=== Task brief ===
Your answer should consist of each line from the data below that contains "family".

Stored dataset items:
========
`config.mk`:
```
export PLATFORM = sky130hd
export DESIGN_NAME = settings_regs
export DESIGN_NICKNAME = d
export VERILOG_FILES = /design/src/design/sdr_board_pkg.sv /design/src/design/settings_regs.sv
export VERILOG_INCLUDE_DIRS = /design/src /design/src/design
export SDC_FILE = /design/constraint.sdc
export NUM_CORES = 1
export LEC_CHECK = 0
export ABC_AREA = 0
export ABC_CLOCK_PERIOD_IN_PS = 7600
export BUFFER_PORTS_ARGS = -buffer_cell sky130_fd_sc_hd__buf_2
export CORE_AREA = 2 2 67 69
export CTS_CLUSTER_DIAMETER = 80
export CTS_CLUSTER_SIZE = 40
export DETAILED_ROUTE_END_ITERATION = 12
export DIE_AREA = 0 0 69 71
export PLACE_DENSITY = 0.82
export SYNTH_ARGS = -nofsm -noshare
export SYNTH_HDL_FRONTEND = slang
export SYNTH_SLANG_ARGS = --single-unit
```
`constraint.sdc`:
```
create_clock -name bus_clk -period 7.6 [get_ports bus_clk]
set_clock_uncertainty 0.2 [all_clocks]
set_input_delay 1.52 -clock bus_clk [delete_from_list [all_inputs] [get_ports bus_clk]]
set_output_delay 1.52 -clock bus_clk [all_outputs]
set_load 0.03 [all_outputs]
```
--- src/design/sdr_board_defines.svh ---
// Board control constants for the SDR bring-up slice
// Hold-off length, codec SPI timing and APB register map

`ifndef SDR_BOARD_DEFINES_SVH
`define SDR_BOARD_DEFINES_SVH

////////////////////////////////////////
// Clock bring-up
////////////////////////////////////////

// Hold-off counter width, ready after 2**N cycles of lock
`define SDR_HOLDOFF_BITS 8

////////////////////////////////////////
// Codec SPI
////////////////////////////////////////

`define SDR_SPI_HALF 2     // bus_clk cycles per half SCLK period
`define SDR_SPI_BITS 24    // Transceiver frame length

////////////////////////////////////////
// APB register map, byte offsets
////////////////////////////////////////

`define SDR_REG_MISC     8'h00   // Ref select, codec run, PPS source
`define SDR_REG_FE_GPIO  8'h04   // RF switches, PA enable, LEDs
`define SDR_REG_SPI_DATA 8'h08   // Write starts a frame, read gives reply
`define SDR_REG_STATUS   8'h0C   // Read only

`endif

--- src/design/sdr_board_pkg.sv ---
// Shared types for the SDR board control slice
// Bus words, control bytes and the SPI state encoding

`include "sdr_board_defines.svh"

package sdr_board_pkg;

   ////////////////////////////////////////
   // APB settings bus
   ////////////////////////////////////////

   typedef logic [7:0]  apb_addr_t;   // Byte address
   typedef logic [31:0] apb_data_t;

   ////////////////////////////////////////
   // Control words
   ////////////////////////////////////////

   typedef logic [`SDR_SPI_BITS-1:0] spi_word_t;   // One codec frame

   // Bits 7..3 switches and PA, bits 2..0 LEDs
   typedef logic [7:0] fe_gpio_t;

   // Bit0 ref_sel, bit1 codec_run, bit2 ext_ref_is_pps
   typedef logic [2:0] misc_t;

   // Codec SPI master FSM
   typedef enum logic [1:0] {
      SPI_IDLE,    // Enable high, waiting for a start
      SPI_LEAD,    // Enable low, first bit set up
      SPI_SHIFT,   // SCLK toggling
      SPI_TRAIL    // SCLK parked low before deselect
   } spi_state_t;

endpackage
========
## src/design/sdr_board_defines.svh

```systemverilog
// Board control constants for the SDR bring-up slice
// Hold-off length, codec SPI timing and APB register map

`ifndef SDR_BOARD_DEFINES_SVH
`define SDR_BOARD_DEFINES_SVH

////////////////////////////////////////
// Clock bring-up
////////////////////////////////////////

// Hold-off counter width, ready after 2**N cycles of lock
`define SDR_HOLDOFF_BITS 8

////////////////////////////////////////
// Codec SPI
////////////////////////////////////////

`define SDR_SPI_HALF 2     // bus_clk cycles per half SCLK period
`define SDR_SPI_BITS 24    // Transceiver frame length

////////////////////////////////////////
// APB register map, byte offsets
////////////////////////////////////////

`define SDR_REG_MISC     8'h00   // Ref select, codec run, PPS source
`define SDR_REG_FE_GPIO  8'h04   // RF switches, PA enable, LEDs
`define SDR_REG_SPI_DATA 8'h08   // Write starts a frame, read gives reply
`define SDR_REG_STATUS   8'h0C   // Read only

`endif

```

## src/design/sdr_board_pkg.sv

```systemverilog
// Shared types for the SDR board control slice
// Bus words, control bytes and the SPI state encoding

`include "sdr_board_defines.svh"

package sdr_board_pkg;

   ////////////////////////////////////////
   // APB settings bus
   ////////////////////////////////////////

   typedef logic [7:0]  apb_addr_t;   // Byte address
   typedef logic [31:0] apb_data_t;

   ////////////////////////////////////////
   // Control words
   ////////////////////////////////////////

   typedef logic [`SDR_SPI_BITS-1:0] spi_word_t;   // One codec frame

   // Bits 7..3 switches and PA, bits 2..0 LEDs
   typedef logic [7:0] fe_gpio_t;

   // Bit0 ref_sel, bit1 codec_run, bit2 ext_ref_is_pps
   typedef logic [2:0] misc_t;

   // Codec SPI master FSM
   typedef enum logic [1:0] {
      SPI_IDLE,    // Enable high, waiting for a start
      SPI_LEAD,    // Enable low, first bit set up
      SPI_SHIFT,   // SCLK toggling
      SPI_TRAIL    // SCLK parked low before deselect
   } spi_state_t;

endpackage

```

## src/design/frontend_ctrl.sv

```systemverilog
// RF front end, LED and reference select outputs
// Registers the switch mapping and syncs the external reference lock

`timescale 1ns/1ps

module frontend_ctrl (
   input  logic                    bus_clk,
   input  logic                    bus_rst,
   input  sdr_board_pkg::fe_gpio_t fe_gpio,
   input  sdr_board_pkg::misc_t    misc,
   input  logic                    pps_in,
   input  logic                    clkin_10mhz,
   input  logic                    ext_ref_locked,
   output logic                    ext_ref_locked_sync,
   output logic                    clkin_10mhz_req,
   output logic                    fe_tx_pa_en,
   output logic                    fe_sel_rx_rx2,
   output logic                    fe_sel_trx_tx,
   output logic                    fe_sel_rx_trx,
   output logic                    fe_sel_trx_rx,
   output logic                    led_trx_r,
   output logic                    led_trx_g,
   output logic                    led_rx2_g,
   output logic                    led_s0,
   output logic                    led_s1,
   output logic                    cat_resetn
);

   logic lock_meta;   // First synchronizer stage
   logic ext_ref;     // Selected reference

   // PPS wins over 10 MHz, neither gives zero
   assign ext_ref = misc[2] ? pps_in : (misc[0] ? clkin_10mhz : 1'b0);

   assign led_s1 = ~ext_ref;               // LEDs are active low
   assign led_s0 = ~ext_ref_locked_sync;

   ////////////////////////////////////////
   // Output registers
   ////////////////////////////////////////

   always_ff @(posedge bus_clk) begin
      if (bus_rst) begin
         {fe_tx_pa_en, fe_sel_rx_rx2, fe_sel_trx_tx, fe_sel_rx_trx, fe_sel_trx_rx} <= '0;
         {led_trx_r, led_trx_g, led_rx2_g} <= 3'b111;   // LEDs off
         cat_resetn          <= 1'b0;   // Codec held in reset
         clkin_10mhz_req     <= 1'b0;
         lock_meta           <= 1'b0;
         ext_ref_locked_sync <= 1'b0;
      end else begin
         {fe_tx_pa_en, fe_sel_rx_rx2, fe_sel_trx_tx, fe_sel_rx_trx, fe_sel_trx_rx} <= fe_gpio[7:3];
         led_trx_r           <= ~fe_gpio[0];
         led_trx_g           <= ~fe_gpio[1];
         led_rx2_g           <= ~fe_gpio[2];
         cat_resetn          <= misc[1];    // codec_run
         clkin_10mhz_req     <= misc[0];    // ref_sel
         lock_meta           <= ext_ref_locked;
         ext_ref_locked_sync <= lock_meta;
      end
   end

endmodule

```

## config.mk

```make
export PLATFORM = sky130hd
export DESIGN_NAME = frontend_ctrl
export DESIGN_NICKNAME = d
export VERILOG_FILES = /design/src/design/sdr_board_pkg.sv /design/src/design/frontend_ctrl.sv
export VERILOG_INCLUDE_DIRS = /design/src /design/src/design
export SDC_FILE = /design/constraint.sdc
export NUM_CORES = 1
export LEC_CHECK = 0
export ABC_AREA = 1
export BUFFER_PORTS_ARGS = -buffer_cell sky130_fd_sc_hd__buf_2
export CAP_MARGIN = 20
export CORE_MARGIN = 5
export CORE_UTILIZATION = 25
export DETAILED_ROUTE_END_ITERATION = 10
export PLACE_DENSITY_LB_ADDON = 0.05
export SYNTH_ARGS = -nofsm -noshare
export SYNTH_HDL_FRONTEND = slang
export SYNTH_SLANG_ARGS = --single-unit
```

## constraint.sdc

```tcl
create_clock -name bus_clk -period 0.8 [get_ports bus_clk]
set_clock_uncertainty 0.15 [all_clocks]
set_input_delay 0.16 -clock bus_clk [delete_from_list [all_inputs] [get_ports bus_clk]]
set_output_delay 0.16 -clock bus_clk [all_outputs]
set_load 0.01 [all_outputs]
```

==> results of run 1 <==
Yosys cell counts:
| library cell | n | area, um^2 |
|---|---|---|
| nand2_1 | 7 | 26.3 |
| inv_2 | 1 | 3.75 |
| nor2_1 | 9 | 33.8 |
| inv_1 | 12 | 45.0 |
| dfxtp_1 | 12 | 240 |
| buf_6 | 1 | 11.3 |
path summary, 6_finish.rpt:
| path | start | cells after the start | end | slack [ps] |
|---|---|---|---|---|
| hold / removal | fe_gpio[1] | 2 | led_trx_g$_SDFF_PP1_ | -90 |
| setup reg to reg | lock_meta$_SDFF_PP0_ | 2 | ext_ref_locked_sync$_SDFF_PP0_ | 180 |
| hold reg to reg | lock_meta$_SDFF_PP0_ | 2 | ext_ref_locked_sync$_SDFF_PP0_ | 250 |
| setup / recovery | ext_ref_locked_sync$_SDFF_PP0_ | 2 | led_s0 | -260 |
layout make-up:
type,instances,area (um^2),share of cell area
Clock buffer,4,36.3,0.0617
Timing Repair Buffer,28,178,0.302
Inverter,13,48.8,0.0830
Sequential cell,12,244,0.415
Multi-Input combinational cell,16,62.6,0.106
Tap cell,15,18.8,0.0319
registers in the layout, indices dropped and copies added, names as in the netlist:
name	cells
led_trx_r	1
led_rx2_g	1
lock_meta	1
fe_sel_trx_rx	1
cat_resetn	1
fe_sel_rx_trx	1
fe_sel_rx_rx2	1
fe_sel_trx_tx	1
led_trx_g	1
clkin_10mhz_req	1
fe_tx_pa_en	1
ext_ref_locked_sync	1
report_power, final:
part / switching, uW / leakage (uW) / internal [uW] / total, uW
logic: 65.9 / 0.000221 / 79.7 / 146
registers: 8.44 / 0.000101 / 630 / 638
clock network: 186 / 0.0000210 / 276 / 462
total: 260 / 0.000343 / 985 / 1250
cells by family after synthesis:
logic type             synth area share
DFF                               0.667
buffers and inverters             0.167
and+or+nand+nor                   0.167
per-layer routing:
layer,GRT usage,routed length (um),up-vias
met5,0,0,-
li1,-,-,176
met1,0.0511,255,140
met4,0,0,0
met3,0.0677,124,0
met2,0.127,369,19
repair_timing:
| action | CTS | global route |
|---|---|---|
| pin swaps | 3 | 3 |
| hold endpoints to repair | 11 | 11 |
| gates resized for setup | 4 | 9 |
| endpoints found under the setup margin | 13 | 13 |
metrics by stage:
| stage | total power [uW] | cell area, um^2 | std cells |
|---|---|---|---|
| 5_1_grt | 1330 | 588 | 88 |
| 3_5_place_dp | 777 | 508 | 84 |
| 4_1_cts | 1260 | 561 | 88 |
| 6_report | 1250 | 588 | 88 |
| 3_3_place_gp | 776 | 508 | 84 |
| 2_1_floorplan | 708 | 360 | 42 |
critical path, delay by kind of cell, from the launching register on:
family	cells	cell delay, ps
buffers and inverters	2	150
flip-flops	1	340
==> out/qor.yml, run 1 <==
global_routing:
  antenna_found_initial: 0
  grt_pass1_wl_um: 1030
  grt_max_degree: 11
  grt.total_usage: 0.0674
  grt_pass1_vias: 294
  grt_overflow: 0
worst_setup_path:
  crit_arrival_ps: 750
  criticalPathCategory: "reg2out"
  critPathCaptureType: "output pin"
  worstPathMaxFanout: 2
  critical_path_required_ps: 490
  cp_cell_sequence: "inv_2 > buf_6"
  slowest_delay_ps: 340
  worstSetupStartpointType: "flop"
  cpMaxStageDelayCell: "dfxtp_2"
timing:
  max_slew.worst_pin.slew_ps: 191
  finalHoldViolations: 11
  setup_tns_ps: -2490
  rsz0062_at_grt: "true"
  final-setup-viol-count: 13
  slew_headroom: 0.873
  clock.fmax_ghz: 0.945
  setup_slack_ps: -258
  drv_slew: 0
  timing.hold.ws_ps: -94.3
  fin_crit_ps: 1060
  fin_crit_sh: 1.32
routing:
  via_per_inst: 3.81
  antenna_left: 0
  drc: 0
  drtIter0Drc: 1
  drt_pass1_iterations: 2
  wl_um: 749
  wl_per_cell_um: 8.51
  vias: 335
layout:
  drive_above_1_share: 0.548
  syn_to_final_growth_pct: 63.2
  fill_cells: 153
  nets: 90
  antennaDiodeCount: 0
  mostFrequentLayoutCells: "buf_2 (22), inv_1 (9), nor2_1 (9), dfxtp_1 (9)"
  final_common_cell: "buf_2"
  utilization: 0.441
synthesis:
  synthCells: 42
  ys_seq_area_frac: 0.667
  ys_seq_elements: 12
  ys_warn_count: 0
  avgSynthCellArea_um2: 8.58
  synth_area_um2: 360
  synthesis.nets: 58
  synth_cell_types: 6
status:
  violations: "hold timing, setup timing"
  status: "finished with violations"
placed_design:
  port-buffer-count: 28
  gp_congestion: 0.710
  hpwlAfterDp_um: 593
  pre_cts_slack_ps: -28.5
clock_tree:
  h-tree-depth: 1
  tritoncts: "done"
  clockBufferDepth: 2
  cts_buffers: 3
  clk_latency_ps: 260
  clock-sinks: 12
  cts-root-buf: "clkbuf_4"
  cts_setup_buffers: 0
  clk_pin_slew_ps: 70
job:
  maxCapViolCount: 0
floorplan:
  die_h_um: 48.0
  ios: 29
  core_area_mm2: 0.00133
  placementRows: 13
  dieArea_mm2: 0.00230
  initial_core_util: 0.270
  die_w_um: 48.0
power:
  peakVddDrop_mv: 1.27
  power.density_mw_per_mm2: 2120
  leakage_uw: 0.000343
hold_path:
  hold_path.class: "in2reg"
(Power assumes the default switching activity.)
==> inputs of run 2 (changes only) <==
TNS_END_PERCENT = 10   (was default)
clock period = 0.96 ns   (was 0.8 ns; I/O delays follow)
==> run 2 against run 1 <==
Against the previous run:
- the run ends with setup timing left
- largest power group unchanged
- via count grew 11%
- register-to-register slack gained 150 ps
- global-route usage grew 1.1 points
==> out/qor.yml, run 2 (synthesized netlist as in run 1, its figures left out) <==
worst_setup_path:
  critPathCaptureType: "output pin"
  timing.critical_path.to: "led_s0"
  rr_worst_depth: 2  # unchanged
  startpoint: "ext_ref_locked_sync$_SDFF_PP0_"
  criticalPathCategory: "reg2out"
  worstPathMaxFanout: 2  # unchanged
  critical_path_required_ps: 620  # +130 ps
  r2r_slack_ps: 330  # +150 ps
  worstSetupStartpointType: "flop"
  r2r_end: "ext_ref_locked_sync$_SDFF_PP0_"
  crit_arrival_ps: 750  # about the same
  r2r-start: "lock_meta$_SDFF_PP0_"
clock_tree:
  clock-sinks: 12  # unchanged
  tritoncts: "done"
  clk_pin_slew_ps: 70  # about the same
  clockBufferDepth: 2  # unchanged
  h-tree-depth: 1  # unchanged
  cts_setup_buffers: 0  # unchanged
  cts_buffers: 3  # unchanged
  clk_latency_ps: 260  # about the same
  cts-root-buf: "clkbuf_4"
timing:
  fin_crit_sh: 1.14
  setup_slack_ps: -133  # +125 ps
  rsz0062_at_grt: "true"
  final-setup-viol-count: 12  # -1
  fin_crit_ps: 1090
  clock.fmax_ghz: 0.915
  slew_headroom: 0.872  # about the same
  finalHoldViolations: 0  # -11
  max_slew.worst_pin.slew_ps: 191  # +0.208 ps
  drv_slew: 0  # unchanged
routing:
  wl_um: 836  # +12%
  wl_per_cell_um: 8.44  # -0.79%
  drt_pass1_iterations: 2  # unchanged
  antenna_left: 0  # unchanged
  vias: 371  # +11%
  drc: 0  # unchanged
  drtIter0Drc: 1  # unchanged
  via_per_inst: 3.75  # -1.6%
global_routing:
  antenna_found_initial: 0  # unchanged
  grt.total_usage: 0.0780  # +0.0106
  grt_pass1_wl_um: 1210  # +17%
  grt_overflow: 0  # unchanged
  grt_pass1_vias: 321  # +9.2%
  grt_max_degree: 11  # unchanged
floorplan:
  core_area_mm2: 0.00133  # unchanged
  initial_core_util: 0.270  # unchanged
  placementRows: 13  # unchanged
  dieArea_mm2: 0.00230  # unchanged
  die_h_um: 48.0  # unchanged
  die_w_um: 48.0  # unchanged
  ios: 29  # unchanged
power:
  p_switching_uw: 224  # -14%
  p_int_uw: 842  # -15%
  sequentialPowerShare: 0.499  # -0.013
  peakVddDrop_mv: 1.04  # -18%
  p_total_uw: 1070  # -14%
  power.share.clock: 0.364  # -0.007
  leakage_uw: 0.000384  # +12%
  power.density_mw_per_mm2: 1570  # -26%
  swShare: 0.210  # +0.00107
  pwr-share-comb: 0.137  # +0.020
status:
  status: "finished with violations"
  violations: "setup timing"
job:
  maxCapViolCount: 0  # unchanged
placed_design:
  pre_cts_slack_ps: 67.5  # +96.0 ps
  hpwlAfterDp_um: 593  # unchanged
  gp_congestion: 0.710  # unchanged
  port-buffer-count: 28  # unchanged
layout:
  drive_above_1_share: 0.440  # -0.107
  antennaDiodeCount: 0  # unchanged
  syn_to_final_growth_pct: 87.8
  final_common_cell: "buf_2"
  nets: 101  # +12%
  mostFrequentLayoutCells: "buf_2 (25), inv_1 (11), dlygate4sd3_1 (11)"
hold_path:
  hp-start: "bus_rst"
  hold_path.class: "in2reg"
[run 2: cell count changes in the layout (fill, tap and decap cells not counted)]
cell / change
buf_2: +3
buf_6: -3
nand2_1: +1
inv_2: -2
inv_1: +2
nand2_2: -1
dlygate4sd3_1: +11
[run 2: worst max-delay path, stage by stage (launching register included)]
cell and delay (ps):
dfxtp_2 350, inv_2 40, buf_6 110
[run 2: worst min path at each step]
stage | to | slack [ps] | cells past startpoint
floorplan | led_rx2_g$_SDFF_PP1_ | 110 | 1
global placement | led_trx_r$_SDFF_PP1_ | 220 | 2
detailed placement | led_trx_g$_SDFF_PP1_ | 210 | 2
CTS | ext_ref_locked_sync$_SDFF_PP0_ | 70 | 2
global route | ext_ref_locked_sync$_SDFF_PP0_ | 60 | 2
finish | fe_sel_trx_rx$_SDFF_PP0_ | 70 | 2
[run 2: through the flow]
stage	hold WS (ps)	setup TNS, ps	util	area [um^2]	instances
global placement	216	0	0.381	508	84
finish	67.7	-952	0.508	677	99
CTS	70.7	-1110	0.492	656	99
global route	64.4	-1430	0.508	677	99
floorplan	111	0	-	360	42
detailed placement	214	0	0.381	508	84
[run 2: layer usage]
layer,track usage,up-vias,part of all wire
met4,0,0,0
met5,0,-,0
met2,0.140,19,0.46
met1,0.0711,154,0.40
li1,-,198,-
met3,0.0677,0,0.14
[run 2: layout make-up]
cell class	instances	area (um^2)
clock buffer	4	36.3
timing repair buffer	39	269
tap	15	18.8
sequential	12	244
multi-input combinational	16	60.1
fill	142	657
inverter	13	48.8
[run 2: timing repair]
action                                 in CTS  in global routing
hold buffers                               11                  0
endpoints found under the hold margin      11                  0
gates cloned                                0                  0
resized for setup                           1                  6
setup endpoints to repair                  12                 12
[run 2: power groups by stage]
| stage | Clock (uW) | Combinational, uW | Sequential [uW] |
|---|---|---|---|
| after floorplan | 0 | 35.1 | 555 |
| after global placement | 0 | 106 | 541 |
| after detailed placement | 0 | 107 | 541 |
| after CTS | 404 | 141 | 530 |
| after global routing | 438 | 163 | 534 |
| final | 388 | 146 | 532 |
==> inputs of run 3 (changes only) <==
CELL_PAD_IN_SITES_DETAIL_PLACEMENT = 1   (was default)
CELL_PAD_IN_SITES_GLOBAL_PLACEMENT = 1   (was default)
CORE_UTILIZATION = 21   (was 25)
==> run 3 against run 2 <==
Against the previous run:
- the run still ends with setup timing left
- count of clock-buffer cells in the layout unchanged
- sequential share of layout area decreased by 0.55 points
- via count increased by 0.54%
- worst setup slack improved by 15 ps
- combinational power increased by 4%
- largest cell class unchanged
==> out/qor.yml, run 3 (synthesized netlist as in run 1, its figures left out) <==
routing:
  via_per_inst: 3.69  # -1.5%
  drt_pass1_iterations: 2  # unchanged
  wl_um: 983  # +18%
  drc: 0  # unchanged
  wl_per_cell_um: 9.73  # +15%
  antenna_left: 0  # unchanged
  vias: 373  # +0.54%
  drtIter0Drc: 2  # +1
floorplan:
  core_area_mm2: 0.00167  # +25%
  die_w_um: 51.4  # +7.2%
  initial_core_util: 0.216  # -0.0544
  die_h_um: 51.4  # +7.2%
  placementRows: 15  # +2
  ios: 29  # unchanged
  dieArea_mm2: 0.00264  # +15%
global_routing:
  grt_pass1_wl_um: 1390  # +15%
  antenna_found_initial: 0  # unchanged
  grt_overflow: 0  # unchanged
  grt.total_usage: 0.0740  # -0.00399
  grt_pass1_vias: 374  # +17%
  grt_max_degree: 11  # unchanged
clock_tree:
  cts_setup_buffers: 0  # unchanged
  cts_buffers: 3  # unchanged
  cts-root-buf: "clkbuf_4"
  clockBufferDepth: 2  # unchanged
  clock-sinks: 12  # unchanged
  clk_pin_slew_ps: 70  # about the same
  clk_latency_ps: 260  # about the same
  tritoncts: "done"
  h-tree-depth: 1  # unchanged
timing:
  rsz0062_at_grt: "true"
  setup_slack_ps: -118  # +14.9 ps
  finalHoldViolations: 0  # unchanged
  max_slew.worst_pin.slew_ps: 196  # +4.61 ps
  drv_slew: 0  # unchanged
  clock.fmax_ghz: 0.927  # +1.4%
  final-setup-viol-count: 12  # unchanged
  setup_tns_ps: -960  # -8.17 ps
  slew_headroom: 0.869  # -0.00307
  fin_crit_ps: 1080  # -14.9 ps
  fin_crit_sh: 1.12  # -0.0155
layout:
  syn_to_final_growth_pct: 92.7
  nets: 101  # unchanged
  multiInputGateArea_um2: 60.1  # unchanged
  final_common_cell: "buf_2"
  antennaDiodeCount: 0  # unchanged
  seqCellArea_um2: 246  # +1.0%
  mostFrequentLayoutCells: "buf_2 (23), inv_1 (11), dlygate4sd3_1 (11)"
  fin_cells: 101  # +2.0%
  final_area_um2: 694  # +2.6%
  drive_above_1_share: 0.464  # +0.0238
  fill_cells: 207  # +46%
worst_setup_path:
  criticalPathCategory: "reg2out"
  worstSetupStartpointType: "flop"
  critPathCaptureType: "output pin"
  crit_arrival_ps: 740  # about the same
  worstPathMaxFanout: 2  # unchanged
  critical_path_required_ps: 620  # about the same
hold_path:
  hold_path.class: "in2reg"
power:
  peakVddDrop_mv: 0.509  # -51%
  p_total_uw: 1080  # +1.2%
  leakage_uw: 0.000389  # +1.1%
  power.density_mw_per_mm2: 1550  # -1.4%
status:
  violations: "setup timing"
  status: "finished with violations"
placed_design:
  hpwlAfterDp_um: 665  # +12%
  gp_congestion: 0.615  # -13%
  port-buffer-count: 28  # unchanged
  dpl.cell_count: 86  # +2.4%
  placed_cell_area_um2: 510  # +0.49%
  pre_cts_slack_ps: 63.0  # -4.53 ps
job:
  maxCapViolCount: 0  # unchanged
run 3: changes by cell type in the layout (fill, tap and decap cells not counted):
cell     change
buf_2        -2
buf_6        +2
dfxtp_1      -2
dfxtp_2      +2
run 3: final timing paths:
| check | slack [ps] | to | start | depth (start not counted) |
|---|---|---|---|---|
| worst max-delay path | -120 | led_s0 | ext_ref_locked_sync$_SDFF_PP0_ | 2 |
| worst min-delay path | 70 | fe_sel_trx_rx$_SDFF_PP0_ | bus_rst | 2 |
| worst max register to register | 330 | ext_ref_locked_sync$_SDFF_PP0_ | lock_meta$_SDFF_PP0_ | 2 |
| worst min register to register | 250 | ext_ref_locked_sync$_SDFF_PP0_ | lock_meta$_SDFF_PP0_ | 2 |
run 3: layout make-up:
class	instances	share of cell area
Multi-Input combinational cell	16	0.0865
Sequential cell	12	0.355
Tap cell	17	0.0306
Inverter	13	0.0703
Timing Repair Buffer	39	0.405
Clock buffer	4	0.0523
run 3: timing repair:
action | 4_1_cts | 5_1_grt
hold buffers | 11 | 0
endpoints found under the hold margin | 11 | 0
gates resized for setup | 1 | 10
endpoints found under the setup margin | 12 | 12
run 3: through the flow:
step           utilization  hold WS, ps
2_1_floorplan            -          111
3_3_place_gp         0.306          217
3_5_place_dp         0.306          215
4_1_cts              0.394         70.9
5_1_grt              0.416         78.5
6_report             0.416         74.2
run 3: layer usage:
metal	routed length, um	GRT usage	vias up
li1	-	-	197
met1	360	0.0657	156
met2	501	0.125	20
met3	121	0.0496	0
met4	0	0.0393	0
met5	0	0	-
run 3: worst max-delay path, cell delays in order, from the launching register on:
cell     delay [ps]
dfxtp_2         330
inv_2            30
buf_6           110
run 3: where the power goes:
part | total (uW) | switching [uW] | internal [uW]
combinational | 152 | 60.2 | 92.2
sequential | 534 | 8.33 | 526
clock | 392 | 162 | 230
========
=== Solution ===
cells by family after synthesis:
family	cells	cell delay, ps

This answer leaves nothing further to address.